The Road Home
Ecotourism in Mexico’s Sierra Norte gives Zapotec teens a reason to stay put.
By Linda Heuman
Ernesto Hernández Cruz missed his son. Like most of the teenager’s classmates, he left his traditional Zapotec village of Benito Juárez, Mexico for the migrant fields of California as soon as he finished high school. Facing a dearth of jobs in their rural home town, young people often sought agriculture, restaurant, or factory work in the United States.
“Every family in my town could tell you the same story,” Hernández Cruz says.
In leaving his Sierra Norte home, Hernández Cruz’s son forfeited community and traditions rooted in pre-Hispanic legacy. He also abandoned ancestral homelands considered by the World Wildlife Fund to be one of the richest regions of biodiversity in the world. Dry lowlands rise to spectacular mountain heights, cut through with deep river valleys. The complex geography offers a multitude of microclimates and ecological zones, home to more than 400 species of birds and 350 varieties of butterflies.
But the residents of Benito Juárez found a way to preserve the ecosystem and provide jobs for young adults, stemming the flow of its teenagers to the north and enticing others, like Hernández Cruz’s son, to return. This year marks the 10-year anniversary of the community’s unusual ecotourism project.

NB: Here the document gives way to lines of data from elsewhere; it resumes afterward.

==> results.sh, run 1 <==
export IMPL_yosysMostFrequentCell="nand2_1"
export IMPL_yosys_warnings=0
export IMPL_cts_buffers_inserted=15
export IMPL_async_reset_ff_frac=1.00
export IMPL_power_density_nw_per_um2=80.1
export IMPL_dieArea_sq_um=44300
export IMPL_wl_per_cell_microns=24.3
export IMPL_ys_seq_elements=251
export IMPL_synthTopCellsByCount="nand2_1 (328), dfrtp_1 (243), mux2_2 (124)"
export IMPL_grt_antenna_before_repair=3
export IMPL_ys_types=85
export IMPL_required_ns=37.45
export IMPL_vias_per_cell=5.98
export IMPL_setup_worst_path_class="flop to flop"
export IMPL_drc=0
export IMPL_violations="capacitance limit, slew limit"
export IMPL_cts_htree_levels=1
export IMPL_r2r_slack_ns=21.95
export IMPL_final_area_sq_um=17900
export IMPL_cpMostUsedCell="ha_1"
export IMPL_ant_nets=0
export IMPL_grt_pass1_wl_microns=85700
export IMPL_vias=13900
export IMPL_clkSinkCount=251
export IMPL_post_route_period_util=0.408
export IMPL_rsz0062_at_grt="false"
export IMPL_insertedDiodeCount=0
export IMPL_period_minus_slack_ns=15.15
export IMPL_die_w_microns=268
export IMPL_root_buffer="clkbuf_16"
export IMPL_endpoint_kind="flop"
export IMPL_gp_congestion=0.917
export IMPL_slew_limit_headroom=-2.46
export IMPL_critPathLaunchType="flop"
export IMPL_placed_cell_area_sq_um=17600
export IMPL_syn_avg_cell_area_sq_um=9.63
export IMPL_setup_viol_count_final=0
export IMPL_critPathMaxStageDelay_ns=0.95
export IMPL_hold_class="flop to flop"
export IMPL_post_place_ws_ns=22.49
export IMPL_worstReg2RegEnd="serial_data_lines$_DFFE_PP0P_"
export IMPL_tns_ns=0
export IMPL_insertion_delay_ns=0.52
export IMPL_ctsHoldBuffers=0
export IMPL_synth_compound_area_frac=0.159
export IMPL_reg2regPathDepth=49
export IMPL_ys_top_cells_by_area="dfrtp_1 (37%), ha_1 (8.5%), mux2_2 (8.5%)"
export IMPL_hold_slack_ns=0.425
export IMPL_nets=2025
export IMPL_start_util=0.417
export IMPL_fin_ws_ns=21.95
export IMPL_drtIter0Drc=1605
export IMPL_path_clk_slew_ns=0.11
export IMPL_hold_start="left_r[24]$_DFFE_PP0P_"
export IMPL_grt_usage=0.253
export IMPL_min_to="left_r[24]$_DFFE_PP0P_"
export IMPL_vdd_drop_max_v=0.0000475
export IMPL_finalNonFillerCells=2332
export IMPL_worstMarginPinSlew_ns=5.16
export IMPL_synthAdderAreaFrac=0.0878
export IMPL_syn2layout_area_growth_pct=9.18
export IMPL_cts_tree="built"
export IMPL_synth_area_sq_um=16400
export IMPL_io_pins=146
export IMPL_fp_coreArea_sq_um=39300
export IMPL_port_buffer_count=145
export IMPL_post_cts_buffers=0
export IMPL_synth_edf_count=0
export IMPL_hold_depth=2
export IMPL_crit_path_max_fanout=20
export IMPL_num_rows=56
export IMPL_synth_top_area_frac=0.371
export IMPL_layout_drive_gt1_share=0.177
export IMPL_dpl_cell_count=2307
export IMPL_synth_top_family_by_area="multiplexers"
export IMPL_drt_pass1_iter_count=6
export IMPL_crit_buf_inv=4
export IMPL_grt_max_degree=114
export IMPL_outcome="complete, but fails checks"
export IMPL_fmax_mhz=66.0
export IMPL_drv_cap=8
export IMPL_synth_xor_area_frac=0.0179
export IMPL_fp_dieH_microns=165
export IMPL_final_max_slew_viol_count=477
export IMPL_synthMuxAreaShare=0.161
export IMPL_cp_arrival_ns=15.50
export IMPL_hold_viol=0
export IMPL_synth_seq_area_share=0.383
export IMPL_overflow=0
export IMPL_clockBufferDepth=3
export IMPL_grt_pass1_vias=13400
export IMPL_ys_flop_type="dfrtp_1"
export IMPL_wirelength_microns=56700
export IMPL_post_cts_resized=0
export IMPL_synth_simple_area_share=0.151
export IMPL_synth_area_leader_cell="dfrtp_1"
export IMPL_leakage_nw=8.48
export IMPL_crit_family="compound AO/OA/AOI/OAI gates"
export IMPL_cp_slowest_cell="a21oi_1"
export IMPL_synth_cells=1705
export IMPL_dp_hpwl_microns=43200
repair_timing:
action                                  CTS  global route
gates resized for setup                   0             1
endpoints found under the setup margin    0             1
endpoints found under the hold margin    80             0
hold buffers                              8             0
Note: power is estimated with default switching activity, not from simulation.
File: config.mk
export PLATFORM = sky130hd
export DESIGN_NAME = pfm_pin_mux
export DESIGN_NICKNAME = d
export VERILOG_FILES = /design/src/hdl/pfm_pkg.sv /design/src/hdl/pfm_pin_mux.sv
export VERILOG_INCLUDE_DIRS = /design/src /design/src/hdl
export SDC_FILE = /design/constraint.sdc
export NUM_CORES = 2
export LEC_CHECK = 0
export ABC_AREA = 1
export CAP_MARGIN = 15
export CORE_AREA = 2 2 530 585
export DETAILED_ROUTE_END_ITERATION = 6
export DIE_AREA = 0 0 532 587
export DONT_BUFFER_PORTS = 1
export PLACE_DENSITY_LB_ADDON = 0.08
export SYNTH_ARGS = -nofsm -noshare
export SYNTH_HDL_FRONTEND = slang
export SYNTH_HIERARCHICAL = 1
export SYNTH_SLANG_ARGS = --single-unit
export TNS_END_PERCENT = 1
File: constraint.sdc
create_clock -name clk_sys_i -period 9.6 [get_ports clk_sys_i]
set_input_delay 0.48 -clock clk_sys_i [delete_from_list [all_inputs] [get_ports clk_sys_i]]
set_output_delay 0.48 -clock clk_sys_i [all_outputs]
set_load 0.02 [all_outputs]
<file path="config.mk">
export PLATFORM = sky130hd
export DESIGN_NAME = drive_power_state_machine
export DESIGN_NICKNAME = d
export VERILOG_FILES = /design/src/drive_psm_pkg.sv /design/src/drive_power_state_machine.sv
export SDC_FILE = /design/constraint.sdc
export NUM_CORES = 1
export LEC_CHECK = 0
export ABC_AREA = 1
export BUFFER_PORTS_ARGS = -buffer_cell sky130_fd_sc_hd__buf_4
export CORE_ASPECT_RATIO = 0.6
export CORE_UTILIZATION = 23
export CTS_CLUSTER_SIZE = 24
export DETAILED_ROUTE_END_ITERATION = 12
export PLACE_DENSITY = 0.46
export SKIP_CTS_REPAIR_TIMING = 1
export SLEW_MARGIN = 25
export SYNTH_ARGS = -nofsm -noshare
export SYNTH_HDL_FRONTEND = slang
export SYNTH_SLANG_ARGS = --single-unit
</file>
<file path="constraint.sdc">
create_clock -name pclk -period 2.4 [get_ports pclk]
set_input_delay 0.12 -clock pclk [delete_from_list [all_inputs] [get_ports pclk]]
set_output_delay 0.12 -clock pclk [all_outputs]
set_load 0.02 [all_outputs]
</file>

Since 1961, the town has participated in a cooperative of eight Zapotec villages—called “Pueblos Mancomunados” (or “United Towns”)—to share government and to jointly manage natural resources like agriculture, forestry, and mining. In 1997, Benito Juárez residents decided to bolster their rural economy through tourism: They converted a school building into a dormitory, constructed a few rental cabins, and opened their private lands to visitors. The other towns followed suit, creating a burgeoning ecotourism destination that offers everything from locally grown food to scenic bike rides.
A network of more than 100 kilometers of signed trails connects the towns. Visitors trek, bike, or ride from village to village, or they can base out of a single town—making excursions to nearby scenic overlooks, birding areas, caves, or abandoned mines.

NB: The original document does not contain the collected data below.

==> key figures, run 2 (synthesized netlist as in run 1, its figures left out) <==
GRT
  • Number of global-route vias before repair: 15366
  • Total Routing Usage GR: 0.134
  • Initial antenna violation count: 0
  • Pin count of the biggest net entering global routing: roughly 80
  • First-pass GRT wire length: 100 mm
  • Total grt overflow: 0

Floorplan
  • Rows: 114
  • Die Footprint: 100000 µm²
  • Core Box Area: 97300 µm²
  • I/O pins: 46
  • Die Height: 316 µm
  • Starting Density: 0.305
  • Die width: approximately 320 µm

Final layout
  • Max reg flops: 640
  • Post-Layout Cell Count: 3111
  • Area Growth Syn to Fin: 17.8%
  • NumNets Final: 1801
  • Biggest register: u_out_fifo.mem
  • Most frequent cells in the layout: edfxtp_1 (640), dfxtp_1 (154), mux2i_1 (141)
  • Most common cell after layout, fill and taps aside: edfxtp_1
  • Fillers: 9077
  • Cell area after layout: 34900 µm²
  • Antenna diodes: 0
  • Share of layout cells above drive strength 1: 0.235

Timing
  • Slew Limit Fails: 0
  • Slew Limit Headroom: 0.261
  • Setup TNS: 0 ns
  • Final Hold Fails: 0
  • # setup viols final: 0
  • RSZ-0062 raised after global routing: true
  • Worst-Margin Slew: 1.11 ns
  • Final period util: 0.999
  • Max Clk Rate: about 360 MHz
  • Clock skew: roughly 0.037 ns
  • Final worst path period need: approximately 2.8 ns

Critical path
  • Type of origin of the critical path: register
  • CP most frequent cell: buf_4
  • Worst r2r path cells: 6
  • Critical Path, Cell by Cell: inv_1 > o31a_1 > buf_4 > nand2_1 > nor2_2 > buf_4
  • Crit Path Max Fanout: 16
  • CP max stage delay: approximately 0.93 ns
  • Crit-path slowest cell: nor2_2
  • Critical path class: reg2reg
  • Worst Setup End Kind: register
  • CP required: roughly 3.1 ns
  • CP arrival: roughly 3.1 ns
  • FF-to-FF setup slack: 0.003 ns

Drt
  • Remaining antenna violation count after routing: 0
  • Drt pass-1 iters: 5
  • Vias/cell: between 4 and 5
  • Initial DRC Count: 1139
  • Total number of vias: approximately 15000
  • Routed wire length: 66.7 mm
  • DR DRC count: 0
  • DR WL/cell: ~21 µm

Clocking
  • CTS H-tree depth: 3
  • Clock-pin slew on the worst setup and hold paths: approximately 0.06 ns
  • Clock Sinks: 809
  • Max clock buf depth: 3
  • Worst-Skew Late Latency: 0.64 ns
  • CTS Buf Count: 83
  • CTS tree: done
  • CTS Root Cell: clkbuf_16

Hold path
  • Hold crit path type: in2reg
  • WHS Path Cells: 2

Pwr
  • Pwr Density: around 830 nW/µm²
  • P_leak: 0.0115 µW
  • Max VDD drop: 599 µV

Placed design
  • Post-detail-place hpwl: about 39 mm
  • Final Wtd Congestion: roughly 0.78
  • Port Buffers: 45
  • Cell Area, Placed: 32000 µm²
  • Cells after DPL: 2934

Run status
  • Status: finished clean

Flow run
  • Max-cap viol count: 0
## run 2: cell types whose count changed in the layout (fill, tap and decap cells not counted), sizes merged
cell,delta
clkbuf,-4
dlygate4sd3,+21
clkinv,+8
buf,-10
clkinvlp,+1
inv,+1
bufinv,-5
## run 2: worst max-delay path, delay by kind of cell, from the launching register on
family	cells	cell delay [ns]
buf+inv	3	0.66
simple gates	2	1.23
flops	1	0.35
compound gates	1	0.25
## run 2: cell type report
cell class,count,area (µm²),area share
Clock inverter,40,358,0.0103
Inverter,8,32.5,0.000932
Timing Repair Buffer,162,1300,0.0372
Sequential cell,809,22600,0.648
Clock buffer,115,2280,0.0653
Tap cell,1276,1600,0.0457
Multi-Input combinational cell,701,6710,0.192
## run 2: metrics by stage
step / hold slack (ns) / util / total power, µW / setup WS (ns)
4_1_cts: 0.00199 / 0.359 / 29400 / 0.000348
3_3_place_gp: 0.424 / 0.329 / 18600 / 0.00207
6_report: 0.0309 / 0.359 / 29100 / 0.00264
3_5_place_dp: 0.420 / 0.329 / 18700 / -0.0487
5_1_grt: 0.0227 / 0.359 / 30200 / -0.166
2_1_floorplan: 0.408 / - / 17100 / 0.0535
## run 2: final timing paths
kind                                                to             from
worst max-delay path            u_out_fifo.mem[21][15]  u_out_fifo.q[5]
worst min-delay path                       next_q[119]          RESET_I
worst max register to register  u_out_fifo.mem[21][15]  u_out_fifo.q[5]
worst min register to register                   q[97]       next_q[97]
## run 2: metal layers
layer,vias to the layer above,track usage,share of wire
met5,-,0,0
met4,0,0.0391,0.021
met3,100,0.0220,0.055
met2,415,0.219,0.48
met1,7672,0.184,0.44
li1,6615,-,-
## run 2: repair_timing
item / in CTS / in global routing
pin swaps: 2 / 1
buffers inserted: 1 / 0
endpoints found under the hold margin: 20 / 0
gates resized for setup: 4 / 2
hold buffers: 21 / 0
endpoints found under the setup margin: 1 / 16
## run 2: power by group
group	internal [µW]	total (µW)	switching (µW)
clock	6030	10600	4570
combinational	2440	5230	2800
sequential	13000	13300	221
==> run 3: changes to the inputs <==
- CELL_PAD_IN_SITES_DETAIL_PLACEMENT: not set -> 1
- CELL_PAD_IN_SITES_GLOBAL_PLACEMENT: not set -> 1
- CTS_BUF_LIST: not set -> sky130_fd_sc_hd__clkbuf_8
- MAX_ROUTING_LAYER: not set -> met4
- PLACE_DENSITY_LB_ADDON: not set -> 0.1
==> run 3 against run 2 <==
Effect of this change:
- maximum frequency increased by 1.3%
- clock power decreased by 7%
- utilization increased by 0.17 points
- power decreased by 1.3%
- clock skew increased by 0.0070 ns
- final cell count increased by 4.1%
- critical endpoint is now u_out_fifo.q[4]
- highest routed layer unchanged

“[In Benito Juarez] there are two restaurants with four or five employees, five guides, and five chambermaids,” says Mario Hernández Cruz, Benito Juarez’s tourism coordinator and Ernesto’s brother. “And there is also the sale of bread, tortillas, flowers, and potatoes. People don’t have to leave. This helps preserve our culture.”
Many of the visitors are interested in learning about the culture of the Zapotec, who traditionally maintain a close relationship with their land. Tour guides point out medicinal plants along the trails and teach visitors the names of native birds. They identify features of the landscape and share knowledge of local history.
But it’s not just tourists that learn about the local culture. In the process of training the tour guides, the Zapotec community educates itself as well—the village elders pass along ancestral knowledge to the younger generation.
To ensure that Benito Juárez maintains its draw as an ecotourism destination, residents have taken steps to conserve the habitat. Villagers collect recyclables and truck them to Oaxaca. Restaurants use fuel-efficient wood stoves. To avoid overdevelopment, the villages set a cap on the number of tourist accommodations that they would build, even though all lodging is full on many nights. In addition, tourism brings in enough money for the towns to maintain the pristine forest, instead of selling its trees to the timber industry.
These green practices help preserve nature, which is fundamental to the Zapotecs, says Mario Hernández Cruz. “From nature we get sustenance,” he says.
For centuries, members of the Pueblos Mancomunados villages have been subsistence farmers. The tortillas that are the basis of any meal come from corn grown in their own fields, dried on rooftops, and ground on site. Eggs come from their own chickens, apples and peaches from local orchards, trout from community hatcheries.
Given the tradition of eating locally, Ernesto Hernández Cruz found one of the habits his son picked up in California especially baffling: eating canned food.
After spending a few days looking at the world through Zapotec eyes and eating meals fresh off the land, it is easy to agree.